Decisão é da 2ª Turma, que determinou a reintegração de trabalhador por considerar que a dispensa foi discriminatória
Beatriz Olivon
A 2ª Turma do Tribunal Superior do Trabalho (TST) determinou a reintegração de um supervisor administrativo da rede de supermercados Atacadão por considerar que a dispensa foi discriminatória em razão de obesidade mórbida e outras doenças associadas. A empresa também deverá pagar os salários do período de afastamento.
Essa é uma das primeiras decisões do TST sobre “gordofobia”. Havia, até então, apenas um precedente de 2018 em que não foi determinada a reintegração. Os ministros apenas elevaram o valor de indenização por dano moral.

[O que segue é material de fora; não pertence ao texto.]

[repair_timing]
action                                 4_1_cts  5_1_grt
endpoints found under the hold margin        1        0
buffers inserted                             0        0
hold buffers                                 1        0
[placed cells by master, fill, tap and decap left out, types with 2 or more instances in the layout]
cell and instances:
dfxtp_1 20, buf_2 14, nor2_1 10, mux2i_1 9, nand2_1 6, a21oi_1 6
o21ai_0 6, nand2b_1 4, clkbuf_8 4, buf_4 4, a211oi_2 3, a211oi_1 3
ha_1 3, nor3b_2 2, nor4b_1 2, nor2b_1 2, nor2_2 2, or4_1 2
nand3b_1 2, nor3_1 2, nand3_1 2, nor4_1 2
==> src/rtl/uart_tx_sched_pkg.sv <==
`timescale 1ns/1ps
`default_nettype none
// ============================================================================
//  Module      : uart_tx_sched_pkg
//  Description : Shared constants for the UART frame scheduler: frame field
//                widths, default sync byte and FSM state encoding.
//  Revision    : 1.0 - initial release
// ============================================================================
package uart_tx_sched_pkg;

    // Frame fields
    localparam logic [7:0]  c_sync_byte = 8'hA5;
    localparam int unsigned c_byte_w    = 8;
    localparam int unsigned c_id_w      = 3;     // enough for up to 8 clients

    // FSM state encoding (also used as the WAIT return code)
    localparam logic [2:0] c_st_idle    = 3'd0;
    localparam logic [2:0] c_st_sync    = 3'd1;
    localparam logic [2:0] c_st_id      = 3'd2;
    localparam logic [2:0] c_st_payload = 3'd3;
    localparam logic [2:0] c_st_csum    = 3'd4;
    localparam logic [2:0] c_st_wait    = 3'd5;

    // Client index as it appears on the wire in the ID field
    function automatic logic [7:0] id_byte(input logic [c_id_w-1:0] idx);
        return {5'b0, idx};
    endfunction

endpackage
`default_nettype wire

==> src/rtl/uart_tx_sched_rr_arbiter.sv <==
`timescale 1ns/1ps
`default_nettype none
// ============================================================================
//  Module      : rr_arbiter
//  Description : Round-robin arbiter. Picks the first requester after the
//                last winner (wrapping) and holds the rotation pointer.
//  Revision    : 1.0 - initial release
// ============================================================================
module rr_arbiter
    import uart_tx_sched_pkg::*;
#(
    parameter int unsigned NUM_REQ = 4
) (
    input  logic                clk,
    input  logic                reset,
    input  logic [NUM_REQ-1:0]  req,
    input  logic                advance,
    output logic [NUM_REQ-1:0]  winner_oh,
    output logic [c_id_w-1:0]   winner_idx,
    output logic                any_req
);

    logic [c_id_w-1:0] r_ptr;
    logic [7:0]        w_req8;
    logic [c_id_w-1:0] w_pos;
    logic              w_found;

    // Zero-extended request vector so any 3-bit index is in range
    assign w_req8  = 8'(req);
    assign any_req = |req;

    // Search starting one past the pointer, wrapping back to the pointer itself
    always_comb begin
        winner_idx = '0;
        w_found    = 1'b0;
        w_pos      = '0;
        for (int k = 1; k <= int'(NUM_REQ); k++) begin
            w_pos = c_id_w'((int'(r_ptr) + k) % int'(NUM_REQ));
            if (!w_found && w_req8[w_pos]) begin
                w_found    = 1'b1;
                winner_idx = w_pos;
            end
        end
    end

    // One-hot form of the winning index, empty when nobody requests
    always_comb begin
        winner_oh = '0;
        for (int i = 0; i < int'(NUM_REQ); i++) begin
            winner_oh[i] = any_req && (winner_idx == c_id_w'(i));
        end
    end

    // Pointer moves to the winner whenever a grant is actually taken
    always_ff @(posedge clk or posedge reset) begin
        if (reset) begin
            r_ptr <= c_id_w'(NUM_REQ - 1);
        end else if (advance && any_req) begin
            r_ptr <= winner_idx;
        end
    end

endmodule
`default_nettype wire

==> src/rtl/uart_tx_sched.sv <==
`timescale 1ns/1ps
`default_nettype none
// ============================================================================
//  Module      : uart_tx_sched
//  Description : Shares one UART transmitter among NUM_REQ byte-stream
//                clients. Each burst goes out as SYNC, ID, payload, XOR csum.
//  Revision    : 1.0 - initial release
// ============================================================================
module uart_tx_sched
    import uart_tx_sched_pkg::*;
#(
    parameter int unsigned NUM_REQ        = 4,
    parameter int unsigned MAX_LEN        = 16,
    parameter int unsigned TIMEOUT_CYCLES = 65535,
    parameter logic [7:0]  SYNC_BYTE      = c_sync_byte
) (
    input  logic                  clk,
    input  logic                  reset,
    input  logic [NUM_REQ-1:0]    req,
    input  logic [NUM_REQ*8-1:0]  req_data,
    input  logic [NUM_REQ-1:0]    req_valid,
    input  logic [NUM_REQ-1:0]    req_last,
    output logic [NUM_REQ-1:0]    req_ready,
    output logic [NUM_REQ-1:0]    grant,
    output logic                  tx_start,
    output logic [7:0]            tx_data,
    input  logic                  tx_done,
    output logic                  busy,
    output logic                  frame_done,
    output logic                  frame_err
);

    localparam int unsigned c_len_w = $clog2(MAX_LEN + 1);
    localparam int unsigned c_tmo_w = $clog2(TIMEOUT_CYCLES + 1);
    localparam logic [c_len_w-1:0] c_len_max = c_len_w'(MAX_LEN);
    localparam logic [c_tmo_w-1:0] c_tmo_lim = c_tmo_w'(TIMEOUT_CYCLES);

    logic [2:0]          r_state;
    logic [2:0]          r_ret;
    logic [NUM_REQ-1:0]  r_grant;
    logic [c_id_w-1:0]   r_idx;
    logic                r_busy;
    logic                r_tx_start;
    logic [7:0]          r_tx_data;
    logic                r_done;
    logic                r_err;
    logic [7:0]          r_csum;
    logic [c_len_w-1:0]  r_len;
    logic [c_tmo_w-1:0]  r_tmo;
    logic                r_abort;

    logic [NUM_REQ-1:0]  w_win_oh;
    logic [c_id_w-1:0]   w_win_idx;
    logic                w_any;
    logic                w_arb_take;

    logic [7:0]          w_sel_data;
    logic                w_sel_valid;
    logic                w_sel_last;
    logic                w_accept;
    logic [c_len_w-1:0]  w_len_inc;
    logic [c_tmo_w-1:0]  w_tmo_inc;
    logic [7:0]          w_csum_out;

    logic                w_issue;
    logic [7:0]          w_issue_byte;
    logic [2:0]          w_issue_ret;
    logic                w_issue_id;

    assign w_arb_take = (r_state == c_st_idle);

    rr_arbiter #(
        .NUM_REQ    (NUM_REQ)
    ) u_arb (
        .clk        (clk),
        .reset      (reset),
        .req        (req),
        .advance    (w_arb_take),
        .winner_oh  (w_win_oh),
        .winner_idx (w_win_idx),
        .any_req    (w_any)
    );

    // Route the granted client's byte stream; other clients are invisible
    always_comb begin
        w_sel_data  = '0;
        w_sel_valid = 1'b0;
        w_sel_last  = 1'b0;
        for (int i = 0; i < int'(NUM_REQ); i++) begin
            if (r_grant[i]) begin
                w_sel_data  = w_sel_data | req_data[i*8 +: 8];
                w_sel_valid = w_sel_valid | req_valid[i];
                w_sel_last  = w_sel_last | req_last[i];
            end
        end
    end

    assign req_ready  = (r_state == c_st_payload) ? r_grant : '0;
    assign w_accept   = (r_state == c_st_payload) && w_sel_valid;
    assign w_len_inc  = r_len + 1'b1;
    assign w_tmo_inc  = (r_tmo == c_tmo_lim) ? r_tmo : r_tmo + 1'b1;
    assign w_csum_out = r_abort ? ~r_csum : r_csum;

    // Decide when a header/trailer byte goes out; WAIT looks ahead on tx_done
    // so the following byte starts the very next cycle
    always_comb begin
        w_issue      = 1'b0;
        w_issue_byte = '0;
        w_issue_ret  = c_st_idle;
        w_issue_id   = 1'b0;
        case (r_state)
            c_st_sync: begin
                w_issue      = 1'b1;
                w_issue_byte = SYNC_BYTE;
                w_issue_ret  = c_st_id;
            end
            c_st_id: begin
                w_issue      = 1'b1;
                w_issue_byte = id_byte(r_idx);
                w_issue_ret  = c_st_payload;
                w_issue_id   = 1'b1;
            end
            c_st_csum: begin
                w_issue      = 1'b1;
                w_issue_byte = w_csum_out;
                w_issue_ret  = c_st_idle;
            end
            c_st_wait: begin
                if (tx_done && (r_ret == c_st_id)) begin
                    w_issue      = 1'b1;
                    w_issue_byte = id_byte(r_idx);
                    w_issue_ret  = c_st_payload;
                    w_issue_id   = 1'b1;
                end else if (tx_done && (r_ret == c_st_csum)) begin
                    w_issue      = 1'b1;
                    w_issue_byte = w_csum_out;
                    w_issue_ret  = c_st_idle;
                end
            end
            default: ;
        endcase
    end

    // Frame sequencer: arbitration, byte issue, payload intake, completion
    always_ff @(posedge clk or posedge reset) begin
        if (reset) begin
            r_state    <= c_st_idle;
            r_ret      <= c_st_idle;
            r_grant    <= '0;
            r_idx      <= '0;
            r_busy     <= 1'b0;
            r_tx_start <= 1'b0;
            r_tx_data  <= '0;
            r_done     <= 1'b0;
            r_err      <= 1'b0;
            r_csum     <= '0;
            r_len      <= '0;
            r_tmo      <= '0;
            r_abort    <= 1'b0;
        end else begin
            r_tx_start <= 1'b0;
            r_done     <= 1'b0;
            r_err      <= 1'b0;
            if (w_issue) begin
                r_tx_data  <= w_issue_byte;
                r_tx_start <= 1'b1;
                r_ret      <= w_issue_ret;
                r_state    <= c_st_wait;
                if (w_issue_id) begin
                    r_csum <= id_byte(r_idx);
                end
            end else begin
                case (r_state)
                    c_st_idle: begin
                        if (w_any) begin
                            r_grant <= w_win_oh;
                            r_idx   <= w_win_idx;
                            r_busy  <= 1'b1;
                            r_csum  <= '0;
                            r_len   <= '0;
                            r_tmo   <= '0;
                            r_abort <= 1'b0;
                            r_state <= c_st_sync;
                        end
                    end
                    c_st_payload: begin
                        if (w_accept) begin
                            r_tx_data  <= w_sel_data;
                            r_tx_start <= 1'b1;
                            r_csum     <= r_csum ^ w_sel_data;
                            r_len      <= w_len_inc;
                            r_tmo      <= '0;
                            r_state    <= c_st_wait;
                            if (w_sel_last || (w_len_inc == c_len_max)) begin
                                // Hitting the length cap without last is a truncation
                                r_ret   <= c_st_csum;
                                r_abort <= !w_sel_last;
                            end else begin
                                r_ret   <= c_st_payload;
                            end
                        end else begin
                            r_tmo <= w_tmo_inc;
                            if (w_tmo_inc == c_tmo_lim) begin
                                r_abort <= 1'b1;
                                r_state <= c_st_csum;
                            end
                        end
                    end
                    c_st_wait: begin
                        if (tx_done && (r_ret == c_st_payload)) begin
                            r_state <= c_st_payload;
                        end else if (tx_done && (r_ret == c_st_idle)) begin
                            r_done  <= 1'b1;
                            r_err   <= r_abort;
                            r_grant <= '0;
                            r_busy  <= 1'b0;
                            r_state <= c_st_idle;
                        end
                    end
                    default: r_state <= c_st_idle;
                endcase
            end
        end
    end

    assign grant      = r_grant;
    assign busy       = r_busy;
    assign tx_start   = r_tx_start;
    assign tx_data    = r_tx_data;
    assign frame_done = r_done;
    assign frame_err  = r_err;

endmodule
`default_nettype wire
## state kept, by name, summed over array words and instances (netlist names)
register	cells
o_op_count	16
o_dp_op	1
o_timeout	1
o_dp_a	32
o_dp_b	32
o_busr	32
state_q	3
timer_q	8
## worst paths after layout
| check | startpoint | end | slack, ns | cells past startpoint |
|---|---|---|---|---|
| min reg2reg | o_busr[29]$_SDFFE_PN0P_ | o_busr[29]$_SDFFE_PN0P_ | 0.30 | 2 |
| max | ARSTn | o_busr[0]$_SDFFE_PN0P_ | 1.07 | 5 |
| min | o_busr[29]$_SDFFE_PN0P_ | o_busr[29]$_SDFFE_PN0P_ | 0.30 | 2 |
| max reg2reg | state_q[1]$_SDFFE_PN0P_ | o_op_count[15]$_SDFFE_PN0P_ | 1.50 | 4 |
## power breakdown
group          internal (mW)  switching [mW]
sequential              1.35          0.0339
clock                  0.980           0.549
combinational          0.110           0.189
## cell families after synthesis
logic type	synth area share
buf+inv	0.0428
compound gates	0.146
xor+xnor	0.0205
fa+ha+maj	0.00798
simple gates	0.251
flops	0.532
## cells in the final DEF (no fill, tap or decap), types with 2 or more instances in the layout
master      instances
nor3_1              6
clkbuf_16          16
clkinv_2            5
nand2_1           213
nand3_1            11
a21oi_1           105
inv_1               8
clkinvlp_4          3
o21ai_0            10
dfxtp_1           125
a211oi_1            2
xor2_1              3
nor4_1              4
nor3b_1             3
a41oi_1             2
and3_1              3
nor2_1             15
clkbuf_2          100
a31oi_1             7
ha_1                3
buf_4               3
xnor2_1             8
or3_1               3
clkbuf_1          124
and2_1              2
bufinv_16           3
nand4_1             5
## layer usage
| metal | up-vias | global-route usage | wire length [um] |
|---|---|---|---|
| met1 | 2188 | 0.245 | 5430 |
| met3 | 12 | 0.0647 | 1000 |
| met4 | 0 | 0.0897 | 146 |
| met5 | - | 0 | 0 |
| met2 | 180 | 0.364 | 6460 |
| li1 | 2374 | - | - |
## src/rtl/vis_centroid_calc.sv

```systemverilog
// vis_centroid_calc: per-frame centroid of a binary mask via moment accumulation and a restoring divider
module vis_centroid_calc #(
   parameter int IMG_W    = 1280,
   parameter int IMG_H    = 720,
   parameter int MIN_AREA = 1
) (
   input  logic        clk,
   input  logic        rst_n,
   input  logic        de,
   input  logic        hsync,
   input  logic        vsync,
   input  logic [23:0] pixel_in,
   output logic [10:0] x,
   output logic [10:0] y,
   output logic        centroid_valid,
   output logic        object_found,
   output logic        overrun
);
   typedef enum logic [1:0] {IDLE, DIV, DONE} state_t;
   state_t state, state_nxt;
   logic vsync_d, rise, acc_en, ovr_pend, gex, gey;
   logic [10:0] x_pos, y_pos;
   logic [19:0] m00, d, rx, ry, subx, suby;
   logic [30:0] m10, m01, qx, qy;
   logic [20:0] rx_sh, ry_sh;
   logic [4:0] cnt;
   logic unused;
   assign unused = ^{hsync, pixel_in[23:1]};
   assign rise = vsync & ~vsync_d;
   assign acc_en = de & ~vsync & pixel_in[0];
   // one restoring step per cycle: partial remainder gains the next dividend bit
   assign rx_sh = {rx, qx[30]};
   assign ry_sh = {ry, qy[30]};
   assign gex = rx_sh >= {1'b0, d};
   assign gey = ry_sh >= {1'b0, d};
   assign subx = rx_sh[19:0] - d;
   assign suby = ry_sh[19:0] - d;
   always_ff @(posedge clk or negedge rst_n)
      if (!rst_n) state <= IDLE;
      else state <= state_nxt;
   always_comb begin
      state_nxt = state;
      state_nxt = state == IDLE ? (rise ? DIV : IDLE) :
                  state == DIV  ? (cnt == 5'd30 ? DONE : DIV) : IDLE;
   end
   always_ff @(posedge clk or negedge rst_n)
      if (!rst_n) begin
         vsync_d <= 1'b0;
         x_pos <= '0;
         y_pos <= '0;
         m00 <= '0;
         m10 <= '0;
         m01 <= '0;
         d <= '0;
         qx <= '0;
         qy <= '0;
         rx <= '0;
         ry <= '0;
         cnt <= '0;
         ovr_pend <= 1'b0;
         overrun <= 1'b0;
         centroid_valid <= 1'b0;
         object_found <= 1'b0;
         x <= '0;
         y <= '0;
      end else begin
         vsync_d <= vsync;
         if (vsync) begin
            x_pos <= '0;
            y_pos <= '0;
         end else if (de) begin
            x_pos <= x_pos == 11'(IMG_W - 1) ? '0 : x_pos + 11'd1;
            if (x_pos == 11'(IMG_W - 1)) y_pos <= y_pos == 11'(IMG_H - 1) ? '0 : y_pos + 11'd1;
         end
         if (rise) begin
            m00 <= '0;
            m10 <= '0;
            m01 <= '0;
         end else if (acc_en) begin
            m00 <= m00 + 20'd1;
            m10 <= m10 + {20'd0, x_pos};
            m01 <= m01 + {20'd0, y_pos};
         end
         // a frame end while busy drops that frame's moments; flagged one cycle later
         ovr_pend <= rise && state != IDLE;
         overrun <= ovr_pend;
         if (state == IDLE && rise) begin
            d <= m00;
            qx <= m10;
            qy <= m01;
            rx <= '0;
            ry <= '0;
            cnt <= '0;
         end else if (state == DIV) begin
            cnt <= cnt + 5'd1;
            qx <= {qx[29:0], gex};
            qy <= {qy[29:0], gey};
            rx <= gex ? subx : rx_sh[19:0];
            ry <= gey ? suby : ry_sh[19:0];
         end
         centroid_valid <= state == DONE;
         if (state == DONE) begin
            object_found <= d >= 20'(MIN_AREA);
            if (d >= 20'(MIN_AREA)) begin
               x <= qx[10:0];
               y <= qy[10:0];
            end
         end
      end
endmodule
```

## config.mk

```make
export PLATFORM = sky130hd
export DESIGN_NAME = vis_centroid_calc
export DESIGN_NICKNAME = d
export VERILOG_FILES = /design/src/rtl/vis_centroid_calc.sv
export SDC_FILE = /design/constraint.sdc
export NUM_CORES = 1
export LEC_CHECK = 0
export CAP_MARGIN = 25
export CORE_MARGIN = 2
export CORE_UTILIZATION = 40
export DETAILED_ROUTE_END_ITERATION = 12
export GPL_ROUTABILITY_DRIVEN = 0
export PLACE_DENSITY = 0.61
export SYNTH_ARGS = -nofsm -noshare
export SYNTH_HDL_FRONTEND = slang
export SYNTH_SLANG_ARGS = --single-unit
```

## constraint.sdc

```tcl
create_clock -name clk -period 5.65 [get_ports clk]
set_input_delay 0.565 -clock clk [delete_from_list [all_inputs] [get_ports clk]]
set_output_delay 0.565 -clock clk [all_outputs]
set_load 0.005 [all_outputs]
```

# Yosys cells after proc, flatten, opt, wreduce, memory -nomap -nowiden

Cells that the tools add are included.

Bits in registers: 260

$add $sub $neg: 8
$lt $le $gt $ge: 3
Equal/unequal tests: 5
Muxes and demuxes: 29
Bitwise gates (word level): 5
Reductions and logical operators: 10

Operators with widths:

| cell                                                                    | count |
|---|---|
| 31-bit 2-to-1 mux                                                       | 8 |
| 20-bit 2-to-1 mux                                                       | 8 |
| 11-bit 2-to-1 mux                                                       | 7 |
| 31-bit by 11-bit adder with 31-bit output                               | 2 |
| 21-bit by 20-bit >= comparator with 1-bit output                        | 2 |
| 20-bit subtractor                                                       | 2 |
| 11-bit by 1-bit adder with 11-bit output (second input constant)        | 2 |
| 20-bit by 1-bit adder with 20-bit output (second input constant)        | 1 |
| 20-bit by 1-bit >= comparator with 1-bit output (second input constant) | 1 |
| 11-bit by 10-bit == test with 1-bit output (second input constant)      | 1 |
| 11-bit == test (second input constant)                                  | 1 |
| 5-bit 2-to-1 mux                                                        | 2 |
| 2-bit nonzero test                                                      | 5 |
| 2-bit 2-to-1 mux                                                        | 3 |
| 5-bit by 1-bit adder with 5-bit output (second input constant)          | 1 |
| 5-bit == test (second input constant)                                   | 1 |
| 2-bit AND reduction                                                     | 2 |
| 1-bit bitwise AND                                                       | 3 |
| 2-bit by 1-bit == test with 1-bit output (second input constant)        | 1 |
| 2-bit == test (second input constant)                                   | 1 |
| 1-bit logical AND                                                       | 2 |
| 2-bit logical NOT                                                       | 1 |
| 1-bit inverter                                                          | 2 |
| 1-bit 2-to-1 mux                                                        | 1 |

# Longest topological paths before layout

Gate-level depths: netlist (run 1).

Depth after elaboration: 5
Depth in mapped cells: 12
Mapped depth without buffers: 11

# Worst setup path after synthesis (run 1)

Ideal clock, no wire load.

Path kind: flip-flop to flip-flop
Start: register x_pos[0]
End: register m10[26]
Library setup time: 0.119 ns
Arrival time: 2.644 ns
Data required time: 5.531 ns
Slack: 2.887 ns
Cell stages (with the launch flop): 12
Cell sequence: dfrtp_1 > ha_1 > fa_1 > a21o_1 > a21oi_1 > o21ai_1 > a31o_1 > a41o_1 > a31oi_1 > buf_2 > nor4_1 > o21a_1

Word-level cells in the longest chain between the ends: 3

Ends and longest elaborated chain:

| element                                   | line | RTL |
|---|---|---|
| start, declared                           | 22   | `logic [10:0] x_pos, y_pos;` |
| start signal, assigned                    | 72   | `x_pos <= x_pos == 11'(IMG_W - 1) ? '0 : x_pos + 11'd1;` |
| 31-bit by 11-bit adder with 31-bit output | 81   | `m10 <= m10 + {20'd0, x_pos};` |
| 31-bit 2-to-1 mux                         | 79   | `end else if (acc_en) begin` |
| 31-bit 2-to-1 mux                         | 75   | `if (rise) begin` |
| end signal, assigned                      | 81   |  |
| end, declared                             | 24   | `logic [30:0] m10, m01, qx, qy;` |

Every way passes these cells. The select of a mux whose other input is x is not followed.
A chain may end at the register's enable or synchronous reset.

# Final worst setup path (run 1)

Start: register d[14]
End: register rx[17]

Word-level cells in the longest chain between the ends: 4
Elaborated cells between the ends (all ways): 5

Ends and longest elaborated chain:

| element                                                                               | line   | RTL |
|---|---|---|
| start, declared                                                                       | 23     | `logic [19:0] m00, d, rx, ry, subx, suby;` |
| start signal, assigned                                                                | 88     | `d <= m00;` |
| 20-bit subtractor or 21-bit by 20-bit >= comparator with 1-bit output (tied branches) | 36, 34 |  |
| 20-bit 2-to-1 mux *                                                                   | 98     | `rx <= gex ? subx : rx_sh[19:0];` |
| 20-bit 2-to-1 mux *                                                                   | 94     | `end else if (state == DIV) begin` |
| 20-bit 2-to-1 mux *                                                                   | 87     | `if (state == IDLE && rise) begin` |
| end signal, assigned                                                                  | 98     |  |
| end, declared                                                                         | 23     |  |

Mark *: on every way between the ends. The rest lies on a longest branch, timed or not. The select of a mux whose other input is x is not followed.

Existem hoje 645 processos trabalhistas que trazem a expressão “gordofobia”, propostos desde 2016, segundo dados fornecidos pelo Data Lawyer, plataforma de jurimetria. O assunto ganhou relevância durante a pandemia. Em 2020, 2021 e 2022, foram distribuídos 223 processos. E, neste ano, até ontem, 290. O valor total das causas chega a R$ 109,30 milhões.
A maioria ainda está pendente de julgamento (44,10%). Outros 116 (18,01%) foram julgados parcialmente procedentes e 38 (5,90%) improcedentes. Foram feitos acordos em 160 deles (24,84%).
No caso julgado pela 2ª Turma do TST, o supervisor atuava em São Paulo como líder do setor de manutenção e foi dispensado em 2017, após 12 anos de trabalho. Na ação consta que o trabalhador, com 1, 65 metro de altura, pesava mais de 200 quilos e tinha problemas cardíacos, pressão alta, diabetes e depressão, entre outros.
No processo, alegou que, depois de tirar uma licença de saúde em 2015, passou a ser discriminado, segregado das atividades corriqueiras e destratado pela chefia. No desligamento, foi informado pelo gerente que o motivo era a saúde, o estado físico e o peso. Primeira e segunda instâncias, porém, afastaram a alegação de dispensa discriminatória, por falta de comprovação.
No STJ, a relatora do recurso do supervisor, ministra Maria Helena Mallmann, destacou que, além de a obesidade mórbida servir de gatilho para o aparecimento de outras doenças, faz com as pessoas enfrentem ainda grave estigma social.
No voto, a ministra ressaltou que tanto a Constituição quanto a Convenção 111 da Organização Internacional do Trabalho (OIT) repudiam todo tipo de discriminação e reconhecem como direito do trabalhador a proteção da relação de emprego contra despedida arbitrária.
Na decisão, o TST considerou que, de acordo com o processo, o empregador tinha pleno conhecimento do quadro de saúde do trabalhador e da probabilidade de novos afastamentos, em especial quanto à possível indicação de cirurgia bariátrica. Nessas circunstâncias, caberia à empresa demonstrar que a dispensa tinha motivação lícita, o que não ocorreu (processo nº 1000647-66.2017.5.02.0077).
Há pelo menos mais um precedente, da 6ª Turma. Naquele caso, julgado em 2018, os ministros decidiram aumentar a indenização por danos morais de R$ 15 mil para R$ 30 mil a uma cozinheira que era frequentemente ofendida e humilhada pela nutricionista da empresa.
Segundo Poliana Banqueri Guimarães, do escritório Peixoto & Cury Advogados, a súmula do TST que prevê a possibilidade de reintegração em caso de dispensa discriminatória busca proteger o trabalhador que tem doença que causa estigma ou preconceito. “Há, nesses casos, uma presunção [que pode ser afastada com provas] de que a empresa dispensou o trabalhador em razão desse preconceito e que ele sofreria para se recolocar no mercado de trabalho”, diz.
Matheus Gonçalves Amorim, sócio do SGMP Advogados, destaca que, apesar da matéria específica (gordofobia) ser relativamente nova na Justiça do Trabalho, a discussão toma como base o princípio da vedação às condutas discriminatórias no ambiente de trabalho, algo que já existe desde 1995, pela Lei nº 9.029.
Procurado pelo Valor, o Atacadão informou que só vai se manifestar depois da publicação da decisão.